• Exercise description:
Reproduce verbatim the lines of the material below, starting at the line with "i_renderer.glyph_bits: 47" and ending at the line with "o2111ai_1,48", both inclusive; skip the rest.

+--

===== config.mk =====
export PLATFORM = sky130hd
export DESIGN_NAME = exec_core
export DESIGN_NICKNAME = d
export VERILOG_FILES = /design/src/rtl/core_pkg.sv /design/src/rtl/alu_pipe.sv /design/src/rtl/exec_core.sv /design/src/rtl/issue_stage.sv /design/src/rtl/mul_pipe.sv /design/src/rtl/register_file.sv /design/src/rtl/writeback.sv
export SDC_FILE = /design/constraint.sdc
export NUM_CORES = 2
export LEC_CHECK = 0
export BUFFER_PORTS_ARGS = -buffer_cell sky130_fd_sc_hd__buf_4
export CAP_MARGIN = 20
export CORE_MARGIN = 2
export CORE_UTILIZATION = 35
export DETAILED_ROUTE_END_ITERATION = 10
export GPL_TIMING_DRIVEN = 0
export PLACE_DENSITY_LB_ADDON = 0.12
export REMOVE_ABC_BUFFERS = 1
export SYNTH_ARGS = -nofsm -noshare
export SYNTH_HDL_FRONTEND = slang
export SYNTH_SLANG_ARGS = --single-unit

===== constraint.sdc =====
create_clock -name clk -period 9.4 [get_ports clk]
set_clock_uncertainty 0.15 [all_clocks]
set_input_delay 0.94 -clock clk [delete_from_list [all_inputs] [get_ports clk]]
set_output_delay 0.94 -clock clk [all_outputs]
set_load 0.01 [all_outputs]

===== src/rtl/core_pkg.sv =====
/* shared widths, encodings and instruction views of the execution core
   R-type funct sits in the low six bits, addi takes a zero-extended immediate */
package core_pkg;

	localparam int DATA_W     = 32;
	localparam int REG_ADDR_W = 5;
	localparam int NUM_REGS   = 32;

	// opcodes
	localparam logic [5:0] OP_RTYPE = 6'd1;
	localparam logic [5:0] OP_ADDI  = 6'd5;

	// R-type functs, one-hot encoded
	localparam logic [5:0] FN_ADD = 6'd1;
	localparam logic [5:0] FN_SUB = 6'd2;
	localparam logic [5:0] FN_AND = 6'd4;
	localparam logic [5:0] FN_MUL = 6'd8;
	localparam logic [5:0] FN_SLT = 6'd16;

	// ALU operation codes
	localparam logic [1:0] ALU_ADD = 2'd0;
	localparam logic [1:0] ALU_SUB = 2'd1;
	localparam logic [1:0] ALU_AND = 2'd2;
	localparam logic [1:0] ALU_SLT = 2'd3;

	typedef logic [DATA_W-1:0]     data_t;
	typedef logic [REG_ADDR_W-1:0] reg_addr_t;

	typedef struct packed {
		logic [5:0] opcode;
		reg_addr_t  rs;
		reg_addr_t  rt;
		reg_addr_t  rd;
		logic [4:0] pad;    // ignored
		logic [5:0] funct;
	} r_fields_t;

	typedef struct packed {
		logic [5:0]  opcode;
		reg_addr_t   rs;
		reg_addr_t   rt;       // destination of addi
		logic [15:0] imm;
	} i_fields_t;

	typedef union packed {
		r_fields_t r;
		i_fields_t i;
	} instr_u;

endpackage


===== src/rtl/alu_pipe.sv =====
/* single-cycle ALU with a registered result
   slt compares unsigned and yields 1 or 0 */
module alu_pipe
	import core_pkg::*;
(
	input  logic       clk,
	input  logic       rst,
	input  logic       i_valid,
	input  logic [1:0] i_op,
	input  data_t      i_op_a,
	input  data_t      i_op_b,
	input  reg_addr_t  i_dest,
	output logic       o_valid,
	output data_t      o_result,
	output reg_addr_t  o_dest
);
	data_t alu_out;

	always_comb
	begin
		case (i_op)
			ALU_ADD: alu_out = i_op_a + i_op_b;
			ALU_SUB: alu_out = i_op_a - i_op_b;
			ALU_AND: alu_out = i_op_a & i_op_b;
			default: alu_out = (i_op_a < i_op_b) ? data_t'(1) : data_t'(0);    // slt
		endcase
	end

	always_ff @(posedge clk)
	begin
		if (!rst)
		begin
			o_valid <= 1'b0;
		end
		else
		begin
			o_valid <= i_valid;
		end
	end

	always_ff @(posedge clk)
	begin
		o_result <= alu_out;
		o_dest   <= i_dest;
	end

endmodule


===== src/rtl/exec_core.sv =====
/* back end of the in-order core: issue, ALU and multiply pipes, writeback
   results appear 2 edges after acceptance for ALU ops and MUL_STAGES+1 for multiplies */
module exec_core
	import core_pkg::*;
#(
	parameter int MUL_STAGES = 4
)
(
	input  logic      clk,
	input  logic      rst,
	input  instr_u    i_inst,
	input  logic      i_inst_valid,
	output logic      o_stall,
	output logic      o_wb_en,
	output reg_addr_t o_wb_addr,
	output data_t     o_wb_data
);
	logic       alu_valid;
	logic [1:0] alu_op;
	logic       mul_valid;
	data_t      op_a;
	data_t      op_b;
	reg_addr_t  dest;
	logic       alu_res_valid;
	data_t      alu_result;
	reg_addr_t  alu_dest;
	logic       mul_res_valid;
	data_t      mul_result;
	reg_addr_t  mul_dest;

	issue_stage #(.MUL_STAGES(MUL_STAGES)) u_issue (
		.clk          (clk),
		.rst          (rst),
		.i_inst       (i_inst),
		.i_inst_valid (i_inst_valid),
		.i_wb_en      (o_wb_en),       // write port loops back to the register file
		.i_wb_addr    (o_wb_addr),
		.i_wb_data    (o_wb_data),
		.o_stall      (o_stall),
		.o_alu_valid  (alu_valid),
		.o_alu_op     (alu_op),
		.o_mul_valid  (mul_valid),
		.o_op_a       (op_a),
		.o_op_b       (op_b),
		.o_dest       (dest)
	);

	alu_pipe u_alu (
		.clk      (clk),
		.rst      (rst),
		.i_valid  (alu_valid),
		.i_op     (alu_op),
		.i_op_a   (op_a),
		.i_op_b   (op_b),
		.i_dest   (dest),
		.o_valid  (alu_res_valid),
		.o_result (alu_result),
		.o_dest   (alu_dest)
	);

	mul_pipe #(.MUL_STAGES(MUL_STAGES)) u_mul (
		.clk      (clk),
		.rst      (rst),
		.i_valid  (mul_valid),
		.i_op_a   (op_a),
		.i_op_b   (op_b),
		.i_dest   (dest),
		.o_valid  (mul_res_valid),
		.o_result (mul_result),
		.o_dest   (mul_dest)
	);

	writeback u_wb (
		.clk          (clk),
		.rst          (rst),
		.i_alu_valid  (alu_res_valid),
		.i_alu_result (alu_result),
		.i_alu_dest   (alu_dest),
		.i_mul_valid  (mul_res_valid),
		.i_mul_result (mul_result),
		.i_mul_dest   (mul_dest),
		.o_wb_en      (o_wb_en),
		.o_wb_addr    (o_wb_addr),
		.o_wb_data    (o_wb_data)
	);

endmodule


===== src/rtl/issue_stage.sv =====
/* MUL_STAGES must be 2 or more; unknown opcodes and functs issue nothing
   the source must hold the instruction for as long as o_stall is high */
module issue_stage
	import core_pkg::*;
#(
	parameter int MUL_STAGES = 4
)
(
	input  logic       clk,
	input  logic       rst,
	input  instr_u     i_inst,
	input  logic       i_inst_valid,
	input  logic       i_wb_en,
	input  reg_addr_t  i_wb_addr,
	input  data_t      i_wb_data,
	output logic       o_stall,
	output logic       o_alu_valid,
	output logic [1:0] o_alu_op,
	output logic       o_mul_valid,
	output data_t      o_op_a,
	output data_t      o_op_b,
	output reg_addr_t  o_dest
);
	logic                  dec_alu;
	logic                  dec_mul;
	logic                  dec_imm;
	logic [1:0]            dec_op;
	reg_addr_t             dec_dest;
	data_t                 rd_data_a;
	data_t                 rd_data_b;
	logic                  accept;
	logic [MUL_STAGES-2:0] mul_hist;    // bit i set i+1 cycles after a mul issued

	always_comb
	begin
		dec_alu  = 1'b0;
		dec_mul  = 1'b0;
		dec_imm  = 1'b0;
		dec_op   = ALU_ADD;
		dec_dest = i_inst.r.rd;
		case (i_inst.r.opcode)
			OP_RTYPE:
			begin
				dec_alu = 1'b1;
				case (i_inst.r.funct)
					FN_ADD: dec_op = ALU_ADD;
					FN_SUB: dec_op = ALU_SUB;
					FN_AND: dec_op = ALU_AND;
					FN_SLT: dec_op = ALU_SLT;
					FN_MUL:
					begin
						dec_alu = 1'b0;
						dec_mul = 1'b1;
					end
					default: dec_alu = 1'b0;    // nop
				endcase
			end
			OP_ADDI:
			begin
				dec_alu  = 1'b1;
				dec_imm  = 1'b1;
				dec_dest = i_inst.i.rt;
			end
			default: dec_alu = 1'b0;
		endcase
	end

	register_file u_regs (
		.clk         (clk),
		.rst         (rst),
		.i_rd_addr_a (i_inst.r.rs),
		.i_rd_addr_b (i_inst.r.rt),
		.o_rd_data_a (rd_data_a),
		.o_rd_data_b (rd_data_b),
		.i_wr_en     (i_wb_en),
		.i_wr_addr   (i_wb_addr),
		.i_wr_data   (i_wb_data)
	);

	// ALU result would reach writeback together with that multiply
	assign o_stall = i_inst_valid & dec_alu & mul_hist[MUL_STAGES-2];
	assign accept  = i_inst_valid & ~o_stall;

	always_ff @(posedge clk)
	begin
		if (!rst)
		begin
			mul_hist    <= '0;
			o_alu_valid <= 1'b0;
			o_mul_valid <= 1'b0;
		end
		else
		begin
			mul_hist[0] <= accept & dec_mul;
			for (int i = 1; i < MUL_STAGES - 1; i++)
				mul_hist[i] <= mul_hist[i-1];
			o_alu_valid <= accept & dec_alu;
			o_mul_valid <= accept & dec_mul;
		end
	end

	always_ff @(posedge clk)
	begin
		if (accept)
		begin
			o_alu_op <= dec_op;
			o_op_a   <= rd_data_a;
			o_op_b   <= dec_imm ? {{(DATA_W-16){1'b0}}, i_inst.i.imm} : rd_data_b;
			o_dest   <= dec_dest;
		end
	end

	a_one_pipe: assert property (@(posedge clk) disable iff (!rst)
		!(o_alu_valid && o_mul_valid));

endmodule
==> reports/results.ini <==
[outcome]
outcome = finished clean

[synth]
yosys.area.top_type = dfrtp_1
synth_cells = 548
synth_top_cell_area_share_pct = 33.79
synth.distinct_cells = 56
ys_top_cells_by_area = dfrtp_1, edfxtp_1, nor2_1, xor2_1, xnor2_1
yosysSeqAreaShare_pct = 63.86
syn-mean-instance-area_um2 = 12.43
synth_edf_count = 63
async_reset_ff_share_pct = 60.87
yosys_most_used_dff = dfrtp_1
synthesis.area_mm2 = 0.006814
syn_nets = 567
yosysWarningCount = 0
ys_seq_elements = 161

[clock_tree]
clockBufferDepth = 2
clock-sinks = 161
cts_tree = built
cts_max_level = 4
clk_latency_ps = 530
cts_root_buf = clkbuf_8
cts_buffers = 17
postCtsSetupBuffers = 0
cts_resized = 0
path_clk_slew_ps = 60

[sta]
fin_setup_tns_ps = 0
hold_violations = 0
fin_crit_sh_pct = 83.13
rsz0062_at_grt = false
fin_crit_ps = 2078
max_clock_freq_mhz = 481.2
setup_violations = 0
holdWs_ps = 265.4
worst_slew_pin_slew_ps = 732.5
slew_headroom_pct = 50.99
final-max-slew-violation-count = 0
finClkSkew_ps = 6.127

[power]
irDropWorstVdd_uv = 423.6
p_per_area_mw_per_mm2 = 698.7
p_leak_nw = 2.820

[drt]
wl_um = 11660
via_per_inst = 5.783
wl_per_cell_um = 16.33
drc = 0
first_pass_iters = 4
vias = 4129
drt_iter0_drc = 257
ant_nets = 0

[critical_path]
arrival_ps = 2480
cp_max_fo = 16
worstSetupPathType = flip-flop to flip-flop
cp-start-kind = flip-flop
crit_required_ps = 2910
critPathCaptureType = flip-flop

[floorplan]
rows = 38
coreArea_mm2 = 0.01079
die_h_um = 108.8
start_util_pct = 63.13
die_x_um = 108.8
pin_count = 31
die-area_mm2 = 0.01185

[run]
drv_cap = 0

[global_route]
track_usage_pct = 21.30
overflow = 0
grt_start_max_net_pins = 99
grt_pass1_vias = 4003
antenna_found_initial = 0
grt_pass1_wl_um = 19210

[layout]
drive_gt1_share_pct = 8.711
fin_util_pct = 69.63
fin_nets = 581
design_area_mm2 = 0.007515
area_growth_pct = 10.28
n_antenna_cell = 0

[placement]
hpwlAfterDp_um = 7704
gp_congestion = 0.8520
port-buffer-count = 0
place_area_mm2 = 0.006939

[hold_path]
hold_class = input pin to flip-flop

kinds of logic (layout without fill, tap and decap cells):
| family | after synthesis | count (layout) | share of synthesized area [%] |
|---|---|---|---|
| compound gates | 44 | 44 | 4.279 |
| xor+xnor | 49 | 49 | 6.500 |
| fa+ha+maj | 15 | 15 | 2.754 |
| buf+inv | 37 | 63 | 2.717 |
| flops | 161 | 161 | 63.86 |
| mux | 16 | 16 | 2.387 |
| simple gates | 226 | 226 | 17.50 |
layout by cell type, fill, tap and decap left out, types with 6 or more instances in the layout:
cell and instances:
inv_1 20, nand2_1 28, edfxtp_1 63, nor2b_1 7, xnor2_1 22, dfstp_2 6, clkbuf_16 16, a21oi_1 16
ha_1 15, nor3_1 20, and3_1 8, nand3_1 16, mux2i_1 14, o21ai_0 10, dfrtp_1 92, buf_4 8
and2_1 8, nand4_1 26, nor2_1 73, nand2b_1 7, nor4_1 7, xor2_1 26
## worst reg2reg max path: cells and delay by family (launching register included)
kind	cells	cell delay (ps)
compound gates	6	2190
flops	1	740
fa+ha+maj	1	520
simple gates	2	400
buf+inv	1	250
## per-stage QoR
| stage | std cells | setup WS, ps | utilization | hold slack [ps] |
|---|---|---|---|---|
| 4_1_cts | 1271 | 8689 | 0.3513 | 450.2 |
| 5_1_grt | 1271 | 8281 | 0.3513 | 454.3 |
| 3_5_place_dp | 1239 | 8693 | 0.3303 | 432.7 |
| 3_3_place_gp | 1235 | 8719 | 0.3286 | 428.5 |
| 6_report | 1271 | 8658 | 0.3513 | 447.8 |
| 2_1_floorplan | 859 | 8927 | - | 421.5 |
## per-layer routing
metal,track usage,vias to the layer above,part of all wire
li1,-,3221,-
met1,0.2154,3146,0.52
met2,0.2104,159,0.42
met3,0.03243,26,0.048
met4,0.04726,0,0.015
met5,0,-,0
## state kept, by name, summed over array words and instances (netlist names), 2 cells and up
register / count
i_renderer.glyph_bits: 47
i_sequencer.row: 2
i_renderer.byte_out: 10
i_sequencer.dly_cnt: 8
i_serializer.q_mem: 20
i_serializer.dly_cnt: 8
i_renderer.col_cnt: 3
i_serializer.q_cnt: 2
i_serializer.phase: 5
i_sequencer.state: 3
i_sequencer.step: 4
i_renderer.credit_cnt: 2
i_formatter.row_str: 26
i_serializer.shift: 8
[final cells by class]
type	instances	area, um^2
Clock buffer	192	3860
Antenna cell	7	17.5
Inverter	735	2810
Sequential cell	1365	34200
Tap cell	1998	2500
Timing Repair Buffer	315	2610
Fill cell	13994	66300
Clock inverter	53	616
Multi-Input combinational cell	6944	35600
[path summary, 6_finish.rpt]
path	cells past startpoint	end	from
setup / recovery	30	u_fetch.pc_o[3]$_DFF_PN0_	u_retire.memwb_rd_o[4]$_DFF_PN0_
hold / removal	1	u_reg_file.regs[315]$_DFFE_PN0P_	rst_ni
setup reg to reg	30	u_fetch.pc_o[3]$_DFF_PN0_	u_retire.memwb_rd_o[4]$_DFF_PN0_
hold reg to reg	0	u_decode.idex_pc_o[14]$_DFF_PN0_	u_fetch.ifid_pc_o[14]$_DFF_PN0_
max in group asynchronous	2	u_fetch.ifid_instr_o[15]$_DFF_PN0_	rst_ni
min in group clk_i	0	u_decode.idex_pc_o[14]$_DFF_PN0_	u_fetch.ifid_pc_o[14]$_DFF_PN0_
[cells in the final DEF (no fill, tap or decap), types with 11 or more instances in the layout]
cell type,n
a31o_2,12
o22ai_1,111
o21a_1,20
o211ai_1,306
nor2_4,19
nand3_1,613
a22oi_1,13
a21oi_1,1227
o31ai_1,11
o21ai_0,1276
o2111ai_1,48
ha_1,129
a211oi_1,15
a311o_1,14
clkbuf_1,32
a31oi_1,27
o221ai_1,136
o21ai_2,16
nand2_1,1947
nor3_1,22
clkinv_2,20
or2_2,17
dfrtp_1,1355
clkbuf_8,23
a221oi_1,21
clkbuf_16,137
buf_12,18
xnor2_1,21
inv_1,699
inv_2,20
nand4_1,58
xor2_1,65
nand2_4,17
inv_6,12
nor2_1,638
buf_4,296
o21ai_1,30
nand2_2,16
[config.mk]
export PLATFORM = sky130hd
export DESIGN_NAME = rv_core_top
export DESIGN_NICKNAME = d
export VERILOG_FILES = /design/src/logic/rv_isa_pkg.sv /design/src/logic/core_bus_pkg.sv /design/src/logic/register_file.sv /design/src/logic/fetch_unit.sv /design/src/logic/decode_unit.sv /design/src/logic/execute_unit.sv /design/src/logic/store_unit.sv /design/src/logic/rv_core_top.sv
export VERILOG_INCLUDE_DIRS = /design/src /design/src/logic
export SDC_FILE = /design/constraint.sdc
export NUM_CORES = 2
export LEC_CHECK = 0
export BUFFER_PORTS_ARGS = -buffer_cell sky130_fd_sc_hd__buf_2
export CAP_MARGIN = 30
export CORE_MARGIN = 2
export CORE_UTILIZATION = 33
export CTS_CLUSTER_SIZE = 10
export DETAILED_ROUTE_END_ITERATION = 12
export SYNTH_ARGS = -nofsm -noshare
export SYNTH_HDL_FRONTEND = slang
export SYNTH_SLANG_ARGS = --single-unit
[constraint.sdc]
create_clock -name clk -period 12.66 [get_ports clk]
set_input_delay 2.532 -clock clk [delete_from_list [all_inputs] [get_ports clk]]
set_output_delay 2.532 -clock clk [all_outputs]
set_load 0.1 [all_outputs]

+--

• Task result:
i_renderer.glyph_bits: 47
i_sequencer.row: 2
i_renderer.byte_out: 10
i_sequencer.dly_cnt: 8
i_serializer.q_mem: 20
i_serializer.dly_cnt: 8
i_renderer.col_cnt: 3
i_serializer.q_cnt: 2
i_serializer.phase: 5
i_sequencer.state: 3
i_sequencer.step: 4
i_renderer.credit_cnt: 2
i_formatter.row_str: 26
i_serializer.shift: 8
[final cells by class]
type	instances	area, um^2
Clock buffer	192	3860
Antenna cell	7	17.5
Inverter	735	2810
Sequential cell	1365	34200
Tap cell	1998	2500
Timing Repair Buffer	315	2610
Fill cell	13994	66300
Clock inverter	53	616
Multi-Input combinational cell	6944	35600
[path summary, 6_finish.rpt]
path	cells past startpoint	end	from
setup / recovery	30	u_fetch.pc_o[3]$_DFF_PN0_	u_retire.memwb_rd_o[4]$_DFF_PN0_
hold / removal	1	u_reg_file.regs[315]$_DFFE_PN0P_	rst_ni
setup reg to reg	30	u_fetch.pc_o[3]$_DFF_PN0_	u_retire.memwb_rd_o[4]$_DFF_PN0_
hold reg to reg	0	u_decode.idex_pc_o[14]$_DFF_PN0_	u_fetch.ifid_pc_o[14]$_DFF_PN0_
max in group asynchronous	2	u_fetch.ifid_instr_o[15]$_DFF_PN0_	rst_ni
min in group clk_i	0	u_decode.idex_pc_o[14]$_DFF_PN0_	u_fetch.ifid_pc_o[14]$_DFF_PN0_
[cells in the final DEF (no fill, tap or decap), types with 11 or more instances in the layout]
cell type,n
a31o_2,12
o22ai_1,111
o21a_1,20
o211ai_1,306
nor2_4,19
nand3_1,613
a22oi_1,13
a21oi_1,1227
o31ai_1,11
o21ai_0,1276
o2111ai_1,48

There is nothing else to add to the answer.